A soy isoflavone derivative that goes by the scientific moniker, (S)-equol, has proven potent for mitigating menopausal symptoms. However, it has been impossible to produce in quantities sufficient for widespread commercial nutraceutical production. But now, a team of Korean researchers reports having constructed a recombinant bacterium which they say can boost production. The research is published in Applied and Environmental Microbiology, a journal of the American Society for Microbiology.

Equol is produced naturally in small quantities by the human intestine-abiding bacterium, Slackia isoflavoniconvertens. Clinical studies have shown that this compound reduces hot flashes, night sweats, bone loss, and other menopausal symptoms, with no harmful side effects, and studies in several human cell lines suggest that it might eventually prove to prevent prostate cancer. But the anaerobic S. isoflavoniconvertens' productivity was too low for large-scale production, and that bacterium doesn't work well with industrial fermenters, said lead investigator Byung-Gee Kim, PhD, a professor in the Department of Chemical and Biological Engineering, Seoul National University, Seoul, Korea.

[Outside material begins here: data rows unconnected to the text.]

[config.mk]
export PLATFORM = sky130hd
export DESIGN_NAME = huff_top
export DESIGN_NICKNAME = d
export VERILOG_FILES = /design/src/logic/huff_pkg.sv /design/src/logic/huff_codebook.sv /design/src/logic/huff_controller.sv /design/src/logic/huff_histogram.sv /design/src/logic/huff_top.sv /design/src/logic/huff_translate.sv /design/src/logic/huff_tree_build.sv
export SDC_FILE = /design/constraint.sdc
export NUM_CORES = 1
export LEC_CHECK = 0
export BUFFER_PORTS_ARGS = -buffer_cell sky130_fd_sc_hd__buf_2
export CAP_MARGIN = 0
export CORE_ASPECT_RATIO = 0.6
export CORE_MARGIN = 2
export CORE_UTILIZATION = 40
export DETAILED_ROUTE_END_ITERATION = 16
export HOLD_SLACK_MARGIN = 0.1
export PLACE_DENSITY_LB_ADDON = 0.3
export SLEW_MARGIN = 25
export SYNTH_ARGS = -nofsm -noshare
export SYNTH_HDL_FRONTEND = slang
export SYNTH_SLANG_ARGS = --single-unit
[constraint.sdc]
create_clock -name hwclk -period 30.2 [get_ports hwclk]
set_input_delay 3.02 -clock hwclk [delete_from_list [all_inputs] [get_ports hwclk]]
set_output_delay 3.02 -clock hwclk [all_outputs]
set_load 0.1 [all_outputs]
[src/logic/huff_pkg.sv]
package huff_pkg;

  // alphabet and field widths
  localparam int NUM_SYMS = 8;
  localparam int SYM_W = 3;
  // a block holds at most 255 symbols, so merged weights fit too
  localparam int CNT_W = 8;
  // code lengths never exceed 7 for 8 symbols
  localparam int LEN_W = 3;
  localparam int CODE_W = 7;

  // codebook walk, one step per (length, symbol) pair
  localparam int CODE_STEPS = NUM_SYMS * CODE_W;
  localparam int STEP_W = 6;

  // block phases, advanced by the controller
  typedef enum logic [1:0] {
    PH_COUNT  = 2'd0,
    PH_BUILD  = 2'd1,
    PH_CODE   = 2'd2,
    PH_ENCODE = 2'd3
  } phase_t;

  // one input beat
  typedef struct packed {
    logic [SYM_W-1:0] sym;
    // marks the last symbol of a pass
    logic             last;
  } sym_beat_t;

  // per-symbol occurrence counts
  typedef logic [NUM_SYMS-1:0][CNT_W-1:0] count_vec_t;

  // per-symbol code lengths, zero for an absent symbol
  typedef logic [NUM_SYMS-1:0][LEN_W-1:0] len_vec_t;

  // canonical code, right-aligned, with its length
  typedef struct packed {
    logic [CODE_W-1:0] code;
    logic [LEN_W-1:0]  len;
  } code_ent_t;

  typedef code_ent_t [NUM_SYMS-1:0] codebook_t;

endpackage

[src/logic/huff_codebook.sv]
`timescale 1ns/1ps

module huff_codebook (
  input  logic                hwclk,
  input  logic                rst_n_i,
  input  huff_pkg::phase_t    phase_i,
  input  huff_pkg::len_vec_t  lens_i,
  output huff_pkg::codebook_t book_o,
  output logic                code_done_o
);

  logic [huff_pkg::STEP_W-1:0] step_q;
  logic                        first_q;
  logic [huff_pkg::CODE_W-1:0] next_code_q;
  logic [huff_pkg::LEN_W-1:0]  prev_len_q;
  huff_pkg::codebook_t         book_q;

  logic                        in_code;
  logic [huff_pkg::SYM_W-1:0]  sym_cur;
  logic [huff_pkg::LEN_W-1:0]  len_cur;
  logic                        hit;
  logic [huff_pkg::CODE_W-1:0] code_new;

  assign in_code = (phase_i == huff_pkg::PH_CODE);

  // step splits into length (outer) and symbol (inner)
  assign sym_cur = step_q[huff_pkg::SYM_W-1:0];
  assign len_cur = step_q[huff_pkg::STEP_W-1:huff_pkg::SYM_W] + 1'b1;

  // symbol of the current length is present
  assign hit = in_code && (step_q < huff_pkg::STEP_W'(huff_pkg::CODE_STEPS)) &&
               (lens_i[sym_cur] == len_cur);

  // canonical rule: previous code plus one, widened to the new length
  assign code_new = first_q ? '0 : (next_code_q + 1'b1) << (len_cur - prev_len_q);

  // done once all 56 steps have run
  assign code_done_o = in_code && (step_q == huff_pkg::STEP_W'(huff_pkg::CODE_STEPS));

  always_ff @(posedge hwclk or negedge rst_n_i) begin
    if (!rst_n_i) begin
      step_q      <= '0;
      first_q     <= 1'b1;
      next_code_q <= '0;
      prev_len_q  <= '0;
    end else if (!in_code) begin
      step_q      <= '0;
      first_q     <= 1'b1;
      next_code_q <= '0;
      prev_len_q  <= '0;
    end else if (!code_done_o) begin
      step_q <= step_q + 1'b1;
      if (hit) begin
        first_q     <= 1'b0;
        next_code_q <= code_new;
        prev_len_q  <= len_cur;
      end
    end
  end

  // entries wiped during build, so absent symbols read length zero
  always_ff @(posedge hwclk) begin
    if (phase_i == huff_pkg::PH_BUILD) begin
      book_q <= '0;
    end else if (hit) begin
      book_q[sym_cur].code <= code_new;
      book_q[sym_cur].len  <= len_cur;
    end
  end

  assign book_o = book_q;

  // codes handed out in increasing order
  a_code_grows: assert property (
    @(posedge hwclk) disable iff (!rst_n_i)
    (hit && !first_q) |-> (code_new > next_code_q)
  );

endmodule

[src/logic/huff_controller.sv]
`timescale 1ns/1ps

module huff_controller (
  input  logic             hwclk,
  input  logic             rst_n_i,
  input  logic             count_done_i,
  input  logic             build_done_i,
  input  logic             code_done_i,
  input  logic             block_done_i,
  output huff_pkg::phase_t phase_o
);

  huff_pkg::phase_t phase_q;

  // phase sequence count, build, code, encode and back to count
  // a done pulse only moves the phase it belongs to
  always_ff @(posedge hwclk or negedge rst_n_i) begin
    if (!rst_n_i) begin
      phase_q <= huff_pkg::PH_COUNT;
    end else begin
      case (phase_q)
        huff_pkg::PH_COUNT:  if (count_done_i) phase_q <= huff_pkg::PH_BUILD;
        huff_pkg::PH_BUILD:  if (build_done_i) phase_q <= huff_pkg::PH_CODE;
        huff_pkg::PH_CODE:   if (code_done_i) phase_q <= huff_pkg::PH_ENCODE;
        huff_pkg::PH_ENCODE: if (block_done_i) phase_q <= huff_pkg::PH_COUNT;
        default:             phase_q <= huff_pkg::PH_COUNT;
      endcase
    end
  end

  assign phase_o = phase_q;

  // stages hand over one at a time, never two done pulses at once
  a_one_done: assert property (
    @(posedge hwclk) disable iff (!rst_n_i)
    $onehot0({count_done_i, build_done_i, code_done_i, block_done_i})
  );

endmodule

[src/logic/huff_histogram.sv]
`timescale 1ns/1ps

module huff_histogram (
  input  logic                 hwclk,
  input  logic                 rst_n_i,
  input  huff_pkg::phase_t     phase_i,
  input  logic                 beat_valid_i,
  input  huff_pkg::sym_beat_t  beat_i,
  input  logic                 block_done_i,
  output huff_pkg::count_vec_t counts_o,
  output logic                 count_done_o
);

  huff_pkg::count_vec_t counts_q;
  logic                 take;

  // handshake is already resolved upstream, only the phase gates here
  assign take = beat_valid_i && (phase_i == huff_pkg::PH_COUNT);

  // per-symbol counters
  // cleared when the encode pass of the block finishes
  always_ff @(posedge hwclk or negedge rst_n_i) begin
    if (!rst_n_i) begin
      counts_q <= '0;
    end else if (block_done_i) begin
      counts_q <= '0;
    end else if (take) begin
      counts_q[beat_i.sym] <= counts_q[beat_i.sym] + 1'b1;
    end
  end

  assign counts_o = counts_q;

  // last beat of the count pass closes it
  // phase moves to build on the same edge, so ready drops right after
  assign count_done_o = take && beat_i.last;

  // a block larger than 255 symbols would wrap a counter
  a_no_overflow: assert property (
    @(posedge hwclk) disable iff (!rst_n_i)
    take |-> (counts_q[beat_i.sym] != '1)
  );

endmodule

To increase production of (S)-equol, the investigators cloned the enzymes of the compound's biosynthetic pathway into a strain of the laboratory bacterium, Escherichia coli, which is commonly used, among other things, for industrial purposes. But although this bacterium enabled easier control of production, and although the investigators assembled optimum environmental conditions for the bacterium, including its preferred acidity level and temperature, the yield still remained too low for commercial production, said Kim.

The researchers then tried another way to raise production. They identified the rate-determining enzyme in the biosynthetic pathway. "We replaced the slower, naturally-occurring enzyme with a mutant version of that enzyme, which is faster," said Kim.

The mutant enzyme has substantially increased production of (S)-equol. However, the process has yet to achieve sufficient productivity for industrial production, said Kim. "We showed a partial success, and we are working to improve it."